Het Centraal Archief Bijzondere Rechtspleging (CABR), met dossiers over 425.000 Nederlanders die na de Tweede Wereldoorlog verdacht werden van collaboratie, wordt vanaf het eerste kwartaal van 2025 toch digitaal toegankelijk. Minister Eppo Bruins (Onderwijs, Cultuur en Wetenschap) heeft dat besloten na overleg met de Autoriteit Persoonsgegevens (AP), die vanwege privacykwesties eerder bezwaar aantekende tegen een algehele openstelling.
Er is voorlopig wel een belangrijke voorwaarde verbonden aan de digitale openstelling van het archief.
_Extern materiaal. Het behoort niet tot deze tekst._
**config.mk**
```make
export PLATFORM = sky130hd
export DESIGN_NAME = lineupd_top
export DESIGN_NICKNAME = d
export VERILOG_FILES = /design/src/rtl/lineupd_pkg.sv /design/src/rtl/lineupd_pick.sv /design/src/rtl/lineupd_merge.sv /design/src/rtl/lineupd_top.sv
export SDC_FILE = /design/constraint.sdc
export NUM_CORES = 1
export LEC_CHECK = 0
export ABC_AREA = 1
export CELL_PAD_IN_SITES_DETAIL_PLACEMENT = 2
export CELL_PAD_IN_SITES_GLOBAL_PLACEMENT = 2
export CORE_ASPECT_RATIO = 1.2
export CORE_MARGIN = 2
export CORE_UTILIZATION = 13
export CTS_BUF_LIST = sky130_fd_sc_hd__clkbuf_4
export DETAILED_ROUTE_END_ITERATION = 10
export PLACE_DENSITY_LB_ADDON = 0.1
export SLEW_MARGIN = 20
export SYNTH_ARGS = -nofsm -noshare
export SYNTH_HDL_FRONTEND = slang
export SYNTH_SLANG_ARGS = --single-unit
```
**constraint.sdc**
```tcl
create_clock -name clk -period 3.4 [get_ports clk]
set_input_delay 0.85 -clock clk [delete_from_list [all_inputs] [get_ports clk]]
set_output_delay 0.85 -clock clk [all_outputs]
set_load 0.005 [all_outputs]
```
**src/rtl/lineupd_pkg.sv**
```systemverilog
package lineupd_pkg;
  typedef enum logic [1:0] {
    ST_IDLE = 2'd0,
    ST_RD   = 2'd1,
    ST_WR   = 2'd2,
    ST_DONE = 2'd3
  } upd_state_t;
endpackage

```
**src/rtl/lineupd_pick.sv**
```systemverilog
// Finds the lowest word index >= from_idx that needs work.
module lineupd_pick #(
  parameter int WORDS = 8,
  parameter int BEW   = 4,
  localparam int WORDW = $clog2(WORDS)
) (
  input  logic [WORDS*BEW-1:0] be_flat,
  input  logic [WORDW:0]       from_idx,
  input  logic                 skip,
  output logic                 found,
  output logic [WORDW-1:0]     idx
);
  logic [WORDS-1:0] cand;

  for (genvar g = 0; g < WORDS; g++) begin : g_cand
    assign cand[g] = ((WORDW+1)'(g) >= from_idx) &&
                     (!skip || (|be_flat[g*BEW +: BEW]));
  end

  always_comb begin
    found = 1'b0;
    idx   = '0;
    for (int i = WORDS - 1; i >= 0; i--) begin
      if (cand[i]) begin
        found = 1'b1;
        idx   = WORDW'(i);
      end
    end
  end
endmodule

```
**src/rtl/lineupd_merge.sv**
```systemverilog
// Byte-wise merge of new data into old data under a byte mask.
module lineupd_merge #(
  parameter int DW = 32,
  localparam int BEW = DW / 8
) (
  input  logic [DW-1:0]  old_word,
  input  logic [DW-1:0]  new_word,
  input  logic [BEW-1:0] mask,
  output logic [DW-1:0]  merged
);
  for (genvar b = 0; b < BEW; b++) begin : g_byte
    assign merged[b*8 +: 8] = mask[b] ? new_word[b*8 +: 8] : old_word[b*8 +: 8];
  end
endmodule

```
**src/rtl/lineupd_top.sv**
```systemverilog
module lineupd_top #(
  parameter int WORDS = 8,
  parameter int SETS  = 16,
  parameter int WAYS  = 4,
  parameter int DW    = 32,
  localparam int WORDW = $clog2(WORDS),
  localparam int SETW  = $clog2(SETS),
  localparam int WAYW  = $clog2(WAYS),
  localparam int BEW   = DW / 8,
  localparam int AW    = SETW + WAYW + WORDW
) (
  input  logic                 clk,
  input  logic                 rst_n,
  input  logic                 start,
  input  logic [SETW-1:0]      start_set,
  input  logic [WAYW-1:0]      start_way,
  input  logic                 skip_en,
  input  logic [WORDS*DW-1:0]  line_data,
  input  logic [WORDS*BEW-1:0] line_be,
  output logic                 busy,
  output logic                 done,
  output logic                 arr_en,
  output logic                 arr_we,
  output logic [AW-1:0]        arr_addr,
  output logic [DW-1:0]        arr_wdata,
  input  logic [DW-1:0]        arr_rdata
);
  import lineupd_pkg::*;

  upd_state_t       state_q;
  logic [SETW-1:0]  set_q;
  logic [WAYW-1:0]  way_q;
  logic             skip_q;
  logic [WORDW-1:0] word_q;

  logic             idle;
  logic [WORDW:0]   from_idx;
  logic             pick_skip;
  logic             pick_found;
  logic [WORDW-1:0] pick_idx;

  assign idle      = (state_q == ST_IDLE);
  assign from_idx  = idle ? '0 : ({1'b0, word_q} + 1'b1);
  assign pick_skip = idle ? skip_en : skip_q;

  lineupd_pick #(.WORDS(WORDS), .BEW(BEW)) pick_i (
    .be_flat  (line_be),
    .from_idx (from_idx),
    .skip     (pick_skip),
    .found    (pick_found),
    .idx      (pick_idx)
  );

  always_ff @(posedge clk or negedge rst_n) begin
    if (!rst_n) begin
      state_q <= ST_IDLE;
      set_q   <= '0;
      way_q   <= '0;
      skip_q  <= 1'b0;
      word_q  <= '0;
    end else begin
      case (state_q)
        ST_IDLE: begin
          if (start) begin
            set_q  <= start_set;
            way_q  <= start_way;
            skip_q <= skip_en;
            word_q <= pick_idx;
            state_q <= pick_found ? ST_RD : ST_DONE;
          end
        end
        ST_RD: state_q <= ST_WR;
        ST_WR: begin
          if (pick_found) begin
            word_q  <= pick_idx;
            state_q <= ST_RD;
          end else begin
            state_q <= ST_DONE;
          end
        end
        default: state_q <= ST_IDLE;
      endcase
    end
  end

  assign busy     = !idle;
  assign done     = (state_q == ST_DONE);
  assign arr_en   = (state_q == ST_RD) || (state_q == ST_WR);
  assign arr_we   = (state_q == ST_WR);
  assign arr_addr = {set_q, way_q, word_q};

  lineupd_merge #(.DW(DW)) merge_i (
    .old_word (arr_rdata),
    .new_word (line_data[word_q*DW +: DW]),
    .mask     (line_be[word_q*BEW +: BEW]),
    .merged   (arr_wdata)
  );
endmodule

```
==> results of run 1 <==
[placed cells by master, fill, tap and decap left out, types with 2 or more instances in the layout]
master and instances:
dfrtp_1 9, clkdlybuf4s50_1 328, diode_2 12, o21ai_2 5
a31oi_1 32, o21ai_1 30, inv_2 3, dlygate4sd2_1 14
nand2_1 98, o22ai_1 65, dfrtp_2 2, buf_12 15
nor2_1 214, dlymetal6s2s_1 5, nor2_2 5, clkdlybuf4s15_1 3
inv_1 10, o21ai_0 118, nand3_1 15, buf_8 2
mux2_2 7, buf_6 3, buf_2 22, a31oi_4 5
ha_1 4, clkbuf_4 4, clkbuf_2 2, buf_4 28
[registers in the layout (all words and copies together) (netlist names)]
register  flops
word_q        3
set_q         4
skip_q        1
state_q       2
way_q         2
[power by group]
group	switching (uW)	leakage, uW	internal [uW]
sequential	50.2	0.000142	213
clock	48.2	0.0000185	53.3
combinational	2170	0.00302	1970
[through the flow]
step	cells	total power [uW]	TNS (ns)	setup slack, ns
2_1_floorplan	689	2220	0	0.813
3_5_place_dp	1378	4270	-9.53	-0.391
6_report	1411	4510	0	0.0956
5_1_grt	1410	4970	0	0.00104
4_1_cts	1400	4660	-0.0322	-0.0249
3_3_place_gp	1378	4220	-8.49	-0.309
[metal layers]
layer / vias up / part of all wire, %
met3: 26 / 5.7
li1: 3142 / -
met5: - / 0.059
met4: 2 / 1.8
met2: 200 / 51
met1: 3047 / 41
[worst reg2reg max path, delay by kind of cell, from the launching register on]
family                     cells  cell delay (ns)
DFF                            1             0.54
and+or+nand+nor                9             0.96
AOI/OAI and AO/OA              1             0.06
adders and majority gates      1             0.24
buffers and inverters          4             0.48
[area by class of cell]
cell class	count	share of cell area (%)
repair buffers	425	52.9
multi-input cells	604	36.6
well taps	340	5.26
flip-flops and latches	12	3.79
inverters	14	0.712
clock buffers	4	0.371
diodes	12	0.371
[cell families (layout without fill, tap and decap cells)]
logic type / Yosys count / after routing
AOI/OAI and AO/OA: 256 / 256
other: 0 / 12
and+or+nand+nor: 337 / 337
buffers and inverters: 73 / 443
muxes: 7 / 7
adders and majority gates: 4 / 4
DFF: 12 / 12
[how the worst min path moves through the flow]
| stage | to |
|---|---|
| after global routing | way_q[1] |
| after global placement | way_q[1] |
| final | way_q[0] |
| after detailed placement | way_q[0] |
| after floorplan | skip_q |
| after CTS | way_q[0] |
[repair_timing]
action	4_1_cts	5_1_grt
setup buffers	15	1
cloned	3	1
endpoints found under the setup margin	32	26
pin swaps	5	10
resized for setup	129	30
==> summary.md, run 1 <==
| Metric | Value |
|---|---|
| # clock sinks | `12` |
| Crit path to | `arr_wdata[2]` |
| CTS clk-pin slew, worst paths | `0.07 ns` |
| Post-synth net total | `1023` |
| Simple-gate share of the synthesized area | `36.8%` |
| Cell count after synthesis | `~690` |
| Layout filler cell count | `3286` |
| First-pass GRT wire length | `43.3 mm` |
| Hold slack | `0.506 ns` |
| Worst setup SP type | `input port` |
| Post-synthesis xor/xnor area fraction | `0%` |
| CP Depth | `10` |
| Final instance area | `about 0.0081 sq mm` |
| Port bufs | `374` |
| RSZ-0062 raised after global routing | `no` |
| H-tree depth | `1` |
| Met3 Resource Use GR | `under 10%` |
| Die Y-Extent | `185 um` |
| Antenna violations before repair | `12` |
| Horiz. Die Dim | `between 150 and 200 um` |
| Yosys cell types | `23` |
| Dpl hpwl | `roughly 24 mm` |
| Setup Skew | `about 0.007 ns` |
| Adder-cell share of the synthesized area | `under 10%` |
| Min cycle time layout | `3.30 ns` |
| CP Max Fanout | `7` |
| All-layer global routing usage | `19.9%` |
| Yosys warns | `0` |
| Top cells by area, synth | `nor2_1 23%, o21ai_0 19%, o22ai_1 11%` |
| Largest net degree at the start of global routing | `73` |
| FF/Latch Area | `307 sq um` |
| Share of cells above drive strength 1 | `10.5%` |
| DIE AREA | `between 0.02 and 0.03 sq mm` |
| Core Rows | `66` |
| Footprint of the multi-input gates | `0.00296 sq mm` |
| Worst-margin pin slew | `0.589 ns` |
| Outcome | `finished, final reports clean` |
| DR vias | `approximately 6.4k` |
| Grt ovf | `0` |
| PwrDens | `between 500 and 600 mW/mm^2` |
| Global route hottest layer | `met2` |
| Worst Setup SP | `line_be[4]` |
| Clk buf depth | `2` |
| Reg2Reg Setup Slack | `around 0.99 ns` |
| Area leader, netlist | `nor2_1` |
| Hold WC Path Type | `flip-flop to flip-flop` |
| Post-DRT Antenna Nets | `0` |
| P&R area growth vs syn | `127%` |
| CTS tree | `done` |
| Final core occ | `29.9%` |
| Proportion of synthesized area in mux cells | `approximately 2.2%` |
| CORE AREA | `0.0271 sq mm` |
| Ys async rst share | `100%` |
| # IOs | `between 300 and 400` |
| Routed wire length | `30.4 mm` |
| Cell at the root of the clock tree | `clkbuf_4` |
| CP top delay family | `buffers and inverters` |
| Largest family of logic cells by synthesized area | `compound AO/OA/AOI/OAI gates` |
| Reg2reg path depth | `15` |
| Slew Limit Fails | `0` |
| # hold bufs at CTS | `0` |
| Crit path max-delay cell type | `clkdlybuf4s50_1` |
| Max Cap Violations | `0` |
| EDFF count, synth | `0` |
| Nets | `1394` |
| Met2 Usage GRT | `36.6%` |
| Synth Area in Compound Gates | `between 40% and 50%` |
| Area after DPL | `0.00787 sq mm` |
| Most frequent cell after synthesis | `nor2_1` |
| Pleak | `0.00319 uW` |
| Worst EP arrival | `2.45 ns` |
| Synthesized area per cell | `~5.2 sq um` |
| Iter 0 DRT Violations | `156` |
| Fmax | `303 MHz` |
| Critical path buffers and inverters | `6` |
| Final hold violations | `0` |
| DRC violations left | `0` |
| R2R Path Start | `word_q[0]` |
| Routed vias/inst | `4.55` |
| Crit-path cells | `clkdlybuf4s50_1, o21ai_2, a31oi_4, buf_6, buf_12, buf_8, buf_4, nor2_4, a31oi_1, buf_2` |
| Synth Flop Type | `dfrtp_1` |
| Kind of critical path | `input port to primary output` |
| Setup crit end kind | `primary output` |
| Mapped Area | `0.00357 sq mm` |
| Relative slew slack | `60.6%` |
| Seq/Total Area, Yosys | `8.42%` |
| Drt pass-1 iters | `4` |
| Hold Path Cell Cnt | `1` |
| Worst-Skew Late Latency | `0.27 ns` |
| TritonCTS buffer count | `3` |
| Crit share post-route | `97.2%` |
| GPL Wtd Cong | `0.803` |
| Vias in the first global route | `6842` |
| Initial core utilization | `13.2%` |
| Synth cell count leaders | `219 x nor2_1, 134 x o21ai_0, 98 x nand2_1` |
| Synth top area share | `23.0%` |
| Synthesized flop and latch total | `12` |
| Maximum VDD drop | `0.281 mV` |
| Final setup vio count | `0` |
| Reg-to-reg critical path endpoint | `word_q[1]` |
| Hold path startpoint | `way_q[0]` |
| Max incr delay on CP | `0.52 ns` |
| WL/cell | `21.5 um` |
| Met1 Track Usage GR | `a little under a quarter` |
| Worst EP required | `2.55 ns` |
Power figures use the tool's default switching activity.
==> run 2, diff against run 1 <==
CTS_BUF_LIST = sky130_fd_sc_hd__clkbuf_2 sky130_fd_sc_hd__clkbuf_4 sky130_fd_sc_hd__clkbuf_8   (was sky130_fd_sc_hd__clkbuf_4)
==> summary.md, run 2 (same netlist as run 1, synthesis figures left out) <==
| Metric | Value |
|---|---|
| Outcome | `finished, final reports clean` |
| Reg-to-reg critical path endpoint | `word_q[1]` |
| Power, Total | `between 4000 and 5000 uW` |
| Crit share post-route | `a little over nine tenths` |
| DP Worst Slack | `-0.391 ns` |
| Crit path max-delay cell type | `clkdlybuf4s50_1` |
| Max incr delay on CP | `0.45 ns` |
| GPL Wtd Cong | `0.803` |
| CP Max Fanout | `7` |
| Routed vias/inst | `between 4 and 5` |
| Reg2Reg Setup Slack | `1.09 ns` |
| WL/cell | `roughly 22 um` |
| Share of cells above drive strength 1 | `10.3%` |
| Hold Path Cell Cnt | `1` |
| Top reg by flops | `set_q` |
| Reg2reg path depth | `14` |
| Critical path buffers and inverters | `6` |
| Grt ovf | `0` |
| RSZ-0062 raised after global routing | `no` |
| Min cycle time layout | `~3.3 ns` |
| Drt pass-1 iters | `4` |
| Hold path endpoint | `way_q[0]` |
| Post-DRT Antenna Nets | `0` |
| Kind of critical path | `input port to primary output` |
| Worst-margin pin slew | `0.589 ns` |
| Core Rows | `66` |
| DRC violations left | `0` |
| Initial core utilization | `13.2%` |
| DR vias | `6429` |
| Worst EP arrival | `2.44 ns` |
| Worst-Skew Late Latency | `0.24 ns` |
| Fmax | `304 MHz` |
| Clk buf depth | `2` |
| Worst setup SP type | `input port` |
| H-tree depth | `1` |
| Routed wire length | `30.3 mm` |
| Commonest non-fill, non-tap cell in the layout | `clkdlybuf4s50_1` |
| Biggest regs | `set_q x4, word_q x3` |
| Most frequent cells in the layout | `326 x clkdlybuf4s50_1, 214 x nor2_1, 118 x o21ai_0` |
| Setup Skew | `0.00544 ns` |
| Crit-path cells | `clkdlybuf4s50_1, o21ai_2, a31oi_4, buf_6, buf_12, buf_8, buf_4, a31oi_1, buf_2` |
| CP top delay family | `buffers and inverters` |
| Layout filler cell count | `around 3.3k` |
| Hold WC Path Type | `flip-flop to flip-flop` |
| Iter 0 DRT Violations | `148` |
| Vias in the first global route | `6843` |
| Max Cap Violations | `0` |
| CORE AREA | `0.0271 sq mm` |
| Largest net degree at the start of global routing | `73` |
| Final setup vio count | `0` |
| Pleak | `0.00319 uW` |
| Relative slew slack | `60.6%` |
| TritonCTS buffer count | `3` |
| # hold bufs at CTS | `0` |
| CTS tree | `done` |
| Hold path startpoint | `way_q[0]` |
| Final hold violations | `0` |
| Setup crit end kind | `primary output` |
| Worst EP required | `2.55 ns` |
| Port bufs | `374` |
| First-pass GRT wire length | `43.3 mm` |
| P&R area growth vs syn | `126%` |
| Horiz. Die Dim | `155 um` |
| All-layer global routing usage | `between 10% and 20%` |
| DIE AREA | `approximately 0.029 sq mm` |
| Maximum VDD drop | `about 0.36 mV` |
| Final WS setup | `between 0.1 and 0.15 ns` |
| Max reg flops | `4` |
| # IOs | `375` |
| Final core occ | `29.8%` |
| Antenna violations before repair | `12` |
| Nets | `1392` |
| Hold slack | `0.501 ns` |
| Cell at the root of the clock tree | `clkbuf_8` |
| # clock sinks | `12` |
| Die Y-Extent | `approximately 190 um` |
| PwrDens | `557 mW/mm^2` |
| CTS clk-pin slew, worst paths | `roughly 0.050 ns` |
| Slew Limit Fails | `0` |
| R2R Path Start | `state_q[0]` |
| Dpl hpwl | `roughly 24 mm` |
## run 2: changes by cell type in the layout (fill, tap and decap cells not counted), sizes merged
cell | before | now
clkdlybuf4s50 | 328 | 326
buf | 71 | 70
clkbuf | 7 | 6
dlymetal6s2s | 5 | 7
## run 2: cell type report
| cell class | instances | area, sq um | share of cell area [%] |
|---|---|---|---|
| repair buffers | 423 | 4250 | 52.6 |
| multi-input cells | 604 | 2960 | 36.7 |
| well taps | 340 | 425 | 5.27 |
| flip-flops and latches | 12 | 307 | 3.79 |
| inverters | 14 | 55.1 | 0.682 |
| clock buffers | 4 | 48.8 | 0.604 |
| diodes | 12 | 30.0 | 0.372 |
## run 2: worst max path at each step
stage	startpoint	cells after the start	to	slack [ns]
3_5_place_dp	line_be[21]	9	arr_wdata[8]	-0.39
4_1_cts	line_be[2]	11	arr_wdata[17]	-0.02
3_3_place_gp	line_be[22]	9	arr_wdata[17]	-0.31
5_1_grt	line_be[24]	14	arr_wdata[2]	0.002
6_report	line_be[12]	9	arr_wdata[7]	0.11
2_1_floorplan	line_be[24]	9	arr_wdata[5]	0.81
## run 2: metal layers
layer / vias to the layer above / share of wire (%) / GRT usage [%]
li1: 3138 / - / -
met1: 3057 / 41 / 23.4
met2: 206 / 51 / 36.6
met3: 26 / 5.8 / 3.80
met4: 2 / 1.8 / 5.87
met5: - / 0.043 / 0
## run 2: report_power, final
part / switching [uW] / internal, uW
clock network: 53.5 / 90.6
logic: 2160 / 1940
registers: 47.2 / 213
## run 2: per-stage QoR
stage	area, sq um	cells	setup TNS, ns
3_3_place_gp	7870	1378	-8.49
3_5_place_dp	7870	1378	-9.53
6_report	8080	1409	0
5_1_grt	8080	1408	0
4_1_cts	8100	1400	-0.0322
2_1_floorplan	3570	689	0
## run 2: what timing repair did
item	in CTS	in global routing
endpoints found under the setup margin	32	26
resized for setup	129	31
cloned	3	0
buffers inserted	15	0
pin swaps	5	11
==> run 3, diff against run 2 <==
SLEW_MARGIN = 25   (was 20)
==> results of run 3 <==
Final layout, timing and power as in run 2 (identical DEF).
De digitale dossiers mogen namelijk alleen geraadpleegd worden in de studiezaal van het Nationaal Archief (NA) in Den Haag. De archiefinstelling verwacht hierdoor extra drukte, waardoor het vanaf begin volgend jaar altijd noodzakelijk is een plek in de studiezaal te reserveren.
Het CABR is het grootste oorlogsarchief van Nederland en bevat informatie over rechtszaken tegen vermeende collaborateurs. Tot nu toe konden onderzoekers en nabestaanden alleen op papier dossiers inzien, op basis van de naam van een verdachte. Digitalisering maakt het archief doorzoekbaar op tekst en opent nieuwe mogelijkheden, vooral voor nabestaanden van slachtoffers.
Niet ideaal
De minister stelde het geplande online openstellen van het archief per 2 januari 2025 eerder uit, na een waarschuwing van de AP over mogelijke privacy-inbreuken voor nog levende betrokkenen. Bruins noemt de tijdelijke oplossing “verre van ideaal”, maar ziet het als een belangrijke stap:
Dit oorlogsarchief is van onschatbare waarde voor historisch onderzoek, het levend houden van de herinnering aan de Tweede Wereldoorlog, en voor nabestaanden die op zoek zijn naar informatie.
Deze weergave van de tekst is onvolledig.